Finance Challenge – Week #5

Week #5 is here, nearly 1/10th of the way through the Finance Challenge! First, I apologize for letting those of you down this Saturday that were expecting a new post. I’m releasing this article on a Tuesday, since it appears that my posts seem to get the most views on Wednesdays since the challenge has started. I’m still getting used to blogging and all of the data analytics available, so this change in posting date may be subject to change. Anyway, on to what I’ve done over the last week to improve my financial situation. The last week of January and first two weeks of February are a special time in the USA. Most of us will be getting waves of tax documents during this time period, something that most of us won’t bother with until April 14th. I must confess, this has been the strategy I’ve used for the last decade. I’ve even waited until April 15th two years in a row while in college. So the change I’ve made this week (an year) is to file my taxes early. As I get ready to e-file my returns, it dawned on me that I have produced a few different benefits by filing in February versus filing in April.
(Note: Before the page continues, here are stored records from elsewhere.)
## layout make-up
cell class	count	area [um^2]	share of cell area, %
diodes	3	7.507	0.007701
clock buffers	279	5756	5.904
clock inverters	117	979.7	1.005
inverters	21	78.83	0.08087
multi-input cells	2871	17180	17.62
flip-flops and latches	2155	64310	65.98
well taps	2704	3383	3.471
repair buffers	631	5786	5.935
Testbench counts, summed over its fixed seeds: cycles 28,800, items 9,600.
What follows belongs to an exercise in optimizing a design on an open flow for small area; a production flow would make more cautious choices.
The RTL was checked by simulation tests, not by an equivalence proof against the original design.
No activity file was given, so power comes from the tool's default toggle rates.

==> flow/design.v <==
package fft_stream_pkg;
	typedef struct packed {
		logic                      valid;
		logic                      sop;    
		logic                      eop;    
		logic [10-1:0] addr;   
	} sink_frame_t;
	typedef struct packed {
		logic                             valid;
		logic                             sop;   
		logic                             eop;
		logic signed [10-1:0] re;
		logic signed [10-1:0] im;
	} spec_bin_t;
endpackage
package spectrum_pkg;
	typedef struct packed {
		logic                      valid;
		logic [10-1:0] bin;
		logic [20-1:0]  power;
		logic                      last;   
	} power_sample_t;
	typedef struct packed {
		logic [10-1:0] bin;
		logic [20-1:0]  power;
	} peak_t;
	typedef struct packed {
		peak_t a;
		peak_t b;
	} tone_pair_t;
	typedef struct packed {
		logic [10-1:0] bin;
		logic [20-1:0]  power;
		logic [10-1:0]    amp;
	} tone_t;
	typedef struct packed {
		tone_t a;
		tone_t b;
	} tone_report_t;
endpackage
module frame_sequencer (
	input  logic                        sys_clk,
	input  logic                        sys_rst,
	input  logic                        adc_flag,
	output fft_stream_pkg::sink_frame_t frame
);
	localparam int ADDR_W = 10;
	logic              run;    
	logic [ADDR_W-1:0] addr;   
	always_ff @(posedge sys_clk or negedge sys_rst)
	begin
		if (!sys_rst)
		begin
			run  <= 1'b0;
			addr <= '0;
		end
		else
		begin
			addr <= addr + ADDR_W'(run);
			if (run)
				run <= ~&addr;  
			else
				run <= adc_flag;  
		end
	end
	assign frame = {run, run & ~|addr, run & &addr, addr};
endmodule
module bin_power (
	input  logic                          sys_clk,
	input  logic                          sys_rst,
	input  fft_stream_pkg::spec_bin_t     spec,
	output spectrum_pkg::power_sample_t   sample
);
	localparam int BIN_W = 10;
	localparam int POW_W = 20;
	localparam logic [BIN_W-1:0] LAST_BIN = BIN_W'(511);
	logic                      first_q;   
	logic [BIN_W-1:0]          bin_cur;
	logic [POW_W-1:0]          power_cur;
	logic                      valid_q;
	logic [BIN_W-1:0]          bin_q;
	logic [POW_W-1:0]          power_q;
	assign bin_cur = (spec.sop | first_q) ? '0 : bin_q + 1'b1;
	power_sq i_power_sq (
		.re (spec.re),
		.im (spec.im),
		.p  (power_cur)
	);
	always_ff @(posedge sys_clk or negedge sys_rst)
	begin
		if (!sys_rst)
		begin
			first_q <= 1'b1;
			valid_q <= 1'b0;
		end
		else
		begin
			valid_q <= spec.valid;
			if (spec.valid)
				first_q <= 1'b0;
		end
	end
	always_ff @(posedge sys_clk)
	begin
		if (spec.valid)
			bin_q <= bin_cur;
		power_q <= power_cur;  
	end
	assign sample = {valid_q, bin_q, power_q, valid_q && bin_q == LAST_BIN};
endmodule
Source: an optimization exercise on an open RTL-to-GDS flow (aim: small area). Production flows keep margins and buffers that such runs may drop. Only simulation tests tie the RTL to the original design; equivalence was not proved. Power is estimated from default activity; no workload was simulated.

**flow/config.mk**
```make
export PLATFORM = sky130hd
export DESIGN_NAME = timing_tracker_top
export DESIGN_NICKNAME = timing_tracker_top
export VERILOG_FILES = /design/flow/design.v
export SDC_FILE = /design/flow/constraint.sdc
export NUM_CORES = 4
export LEC_CHECK = 0
export CAP_MARGIN = 20
export CORE_AREA = 5 5 275 275
export DIE_AREA = 0 0 280 280
export SLEW_MARGIN = 20
```
**flow/flow/run.sh**
```bash
#!/bin/bash
# own layout flow: the standard synthesis, its combinational logic re-mapped for area by
# ABC (registers untouched), then the standard ORFS floorplan to finish, with the smallest
# buffer on each port and tie cells shared between nearby constant outputs
set -euo pipefail
W=$(pwd)
R=$W/orfs/results/$FLOW_PLATFORM/timing_tracker_top/base
YOSYS=$FLOW_HOME/../tools/install/yosys/bin/yosys
LIB=$FLOW_HOME/platforms/sky130hd/lib/sky130_fd_sc_hd__tt_025C_1v80.lib

# 1. standard synthesis, netlist only
bash standard.sh "$R/1_2_yosys.v" > synth_std.log 2>&1
cp "$R/1_2_yosys.v" "$W/1_2_yosys.std.v"

# 2. re-map the logic between the registers
SEQ=$(grep -o 'sky130_fd_sc_hd__[a-z0-9_]*' "$W/1_2_yosys.std.v" | sort -u | grep -E '__(e|s|se)?df|__dl|__conb' | sed 's/^/=/' | tr '\n' ' ')
DONTUSE="-dont_use sky130_fd_sc_hd__lpflow_* -dont_use sky130_fd_sc_hd__probe*"
PS=$(python3 -c "print(int(float('$FLOW_PERIOD_NS')*1000))")
sed -e "s|{LIB}|$LIB|g" -e "s|{IN}|$W/1_2_yosys.std.v|" -e "s|{TOP}|$FLOW_TOP|" -e "s|{SEQ}|$SEQ|" \
    -e "s|{ABC}|$W/flow/resyn.abc|" -e "s|{PS}|$PS|" -e "s|{DONTUSE}|$DONTUSE|" \
    -e "s|{STAT}|$W/resyn_stat.txt|" -e "s|{OUT}|$W/1_2_yosys.resyn.v|" flow/resyn.ys > resyn_run.ys
"$YOSYS" -s resyn_run.ys > resyn.log 2>&1
sleep 1
cp "$W/1_2_yosys.resyn.v" "$R/1_2_yosys.v"
touch "$R/1_2_yosys.v"

# 3. the standard flow from the netlist through placement, port buffers of the smallest buffer
BP='BUFFER_PORTS_ARGS=-buffer_cell sky130_fd_sc_hd__buf_1'
bash standard.sh "$BP" "$R/3_place.odb" > flow_place.log 2>&1

# 4. nearby constant outputs share one tie cell
sleep 1
TIE_IN_DB="$R/3_place.odb" TIE_OUT_DB="$R/3_place.odb" \
    openroad -no_init -exit flow/tie_merge.tcl > tie_merge.log 2>&1
touch "$R/3_place.odb"

# 5. the standard flow from clock tree synthesis to the end
bash standard.sh "$BP" finish > flow_finish.log 2>&1
```
**flow/flow/resyn.abc**
```
strash
&get -n
&deepsyn -T 180
&put
dch -f
amap
strash
dch -f
amap
topo
```
**flow/standard.sh**
```bash
#!/bin/bash
# synth_recipe.tcl (not shown) runs the flow's synth.tcl, then flattens the netlist and writes it again
# the make line also repeats each setting of config.mk as NAME=value (left out here)
make -C /OpenROAD-flow-scripts/flow DESIGN_CONFIG=/design/flow/config.mk WORK_HOME=/design/flow/orfs CLKGATE_MAP_FILE= SYNTH_SCRIPT=/design/flow/synth_recipe.tcl "${@:-finish}"
```
**flow/constraint.sdc**
```tcl
create_clock -name core_clock -period 5.0 [get_ports {i_clk}]
set_input_delay 1.0000 -clock core_clock [delete_from_list [all_inputs] [get_ports {i_clk}]]
set_output_delay 1.0000 -clock core_clock [all_outputs]
set_load 0.01 [all_outputs]
```
**flow/flow/resyn.ys**
```
# re-map the standard synthesis's combinational logic for area; registers are kept as they are
read_liberty -ignore_miss_func -wb {LIB}
read_verilog {IN}
hierarchy -top {TOP}
setattr -mod -set keep_hierarchy 1 {SEQ}
flatten -wb
opt_clean -purge
opt -purge
abc -liberty {LIB} -script {ABC} -D {PS} {DONTUSE}
opt_clean -purge
hilomap -singleton -hicell sky130_fd_sc_hd__conb_1 HI -locell sky130_fd_sc_hd__conb_1 LO
insbuf -buf sky130_fd_sc_hd__buf_4 A X
splitnets
opt_clean -purge
rename -hide w:*.*
tee -o {STAT} stat -liberty {LIB}
write_verilog -noattr -nohex -nodec {OUT}
```
**flow/flow/tie_merge.tcl**
```tcl
# share tie cells between nearby constant output ports: each conb_1 output net that drives only
# output ports is merged with its neighbours along the die edge, up to MAXN ports within SPAN um
set in_db $::env(TIE_IN_DB)
set out_db $::env(TIE_OUT_DB)
set MAXN 6
set SPAN 40.0
read_db $in_db
set block [ord::get_db_block]
set dbu [$block getDbUnitsPerMicron]
set die [$block getDieArea]
set W [$die xMax]
set H [$die yMax]
set cands {}
foreach inst [$block getInsts] {
  if {[[$inst getMaster] getName] ne "sky130_fd_sc_hd__conb_1"} { continue }
  foreach it [$inst getITerms] {
    set mt [$it getMTerm]
    set pn [$mt getName]
    if {$pn ne "HI" && $pn ne "LO"} { continue }
    set net [$it getNet]
    if {$net eq "NULL" || $net eq ""} { continue }
    set others 0
    foreach it2 [$net getITerms] { if {$it2 ne $it} { incr others } }
    set bts [$net getBTerms]
    if {$others != 0 || [llength $bts] != 1} { continue }
    set bt [lindex $bts 0]
    set bb [$bt getBBox]
    set x [expr {([$bb xMin] + [$bb xMax]) / 2}]
    set y [expr {([$bb yMin] + [$bb yMax]) / 2}]
    # position along the perimeter, counter-clockwise from the origin
    if {$y <= 0} { set p $x } elseif {$x >= $W} { set p [expr {$W + $y}] } elseif {$y >= $H} { set p [expr {$W + $H + ($W - $x)}] } else { set p [expr {2*$W + $H + ($H - $y)}] }
    lappend cands [list $p $pn $inst $net $bt]
  }
}
set cands [lsort -real -index 0 $cands]
set removed 0
foreach pn {LO HI} {
  set grp {}
  set list {}
  foreach c $cands { if {[lindex $c 1] eq $pn} { lappend list $c } }
  set i 0
  set n [llength $list]
  while {$i < $n} {
    set first [lindex $list $i]
    set p0 [lindex $first 0]
    set knet [lindex $first 3]
    set j [expr {$i + 1}]
    while {$j < $n && $j - $i < $MAXN && ([lindex [lindex $list $j] 0] - $p0) <= $SPAN * $dbu} {
      set c [lindex $list $j]
      set bt [lindex $c 4]
      set onet [lindex $c 3]
      set oinst [lindex $c 2]
      $bt connect $knet
      odb::dbInst_destroy $oinst
      odb::dbNet_destroy $onet
      incr removed
      incr j
    }
    set i $j
  }
}
puts "tie_merge: [llength $cands] tie-driven ports, removed $removed tie cells"
write_db $out_db
```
Firstly, I am not a Tax Account, nor do I play one. Please consult a CPA with your tax related queries. Also, if you are self-employed, different rules will apply, versus what is described below from the employee perspective. I have; however, always filed my own taxes. My father instilled this virtue in me after my first summer job. I don’t follow the tax code updates that are released each year and thus I rely on a software based solution each year. I’ve never used a free service, since I believe you get what you pay for in the end. I do research what seems to be the best software offering each year though. I’ve consistently purchased TurboTax each past April, due to it constantly being ranked in the top slot for a ton of software reviewers. It’s not to say other products are bad, it’s just that I’ve come to trust TurboTax with each passing year. The pricing for features has definitely tempted me to consider other options though, since TurboTax in recent years has been notorious for removing more advanced features at base offerings, thus requiring users to pay up for pricier versions to use features that their situation dictates.  This isn’t  review of TurboTax though. This is a public service announcement that TurboTax is never cheap in April. The deals seem to evaporate come March. So for the past 10 years, I have paid ~$10 more than I should have, if only I would have had the foresight to start looking for the software in January. This year was different and I was able to purchase the software from during a promotion TurboTax ran until the end of January. I saved $20 this year! That only leaves me some $80 in the red.

So $20 is already a small victory that I’m proud of, but I realized another benefit of filing earlier. We all know that taxes are taken out at each paycheck. In April of the following year, when we file our taxes, we are essentially tallying our tax liability against what was gradually taken out in taxes from each and every paycheck. When you signed on with your current employer, you had to file a Form W4, which, depending on your specific situation, determines the amount of tax taken out of each paycheck. The Form will walk you through picking the right number of “allowances” which determine the amount taken from each paycheck.Your W4 is supposed to get you close to what your tax liability is at the end of the year. If the cumulative amount of taxes taken out of your paycheck is more than what your actual calculated liability is, you receive a refund. The opposite is also true, if not enough is taken out, you’ll end up having taxes due by April 15th.

Hopefully, you’re eyes haven’t glazed over yet. Taxes and Economics seems to always have that effect. If you remember, one of the goals of the Finance Challenge is to earn more money. Getting a big refund is earning more money, isn’t it? Actually, it probably is not. You’re paycheck happens gradually over the course of a year. This process has been called, “an interest free loan to the government” by many internet prognosticators. They’re definitely not wrong. This is the realization that I had, what if I had deposited that same amount of taxes into an interest bearing account over the course of one year? I’d earn the interest instead of the government. Keep in mind that come April 15th, this means you’ll be paying Uncle Sam your fair share, instead of getting that juicy refund. It’s not that bad of a proposition though, since you keep the interest. Ironically though, you will have to and pay taxes on that interest when your Form 1099-INT comes in the mail. It’s a case of something being (much) better than nothing.

In my opinion, this practice of paying the bare minimum each pay check and saving the rest to be payed by April, builds some good financial habits. You’ll have to fight the urge to spend that money that you deposit and if you don’t deposit a sizable amount all at once, you’ll have to discipline yourself to save each paycheck.

The combined cost savings for the software and what I could have earned in my Synchrony Optimizer Plus account would have netted me $50 last year (before taxes). I’ll be modifying my W4 to help me achieve this result for tax-year 2017!

While this sounds good, again, I can’t emphasize enough that I’m not a professional and your W4 should accurately reflect your situation and making changes to it is done at your own risk. There are plenty of resources online to help you walk through your W4 and how to tailor it to your situation. If you have TurboTax, you might even be able to ask their dedicated support staff.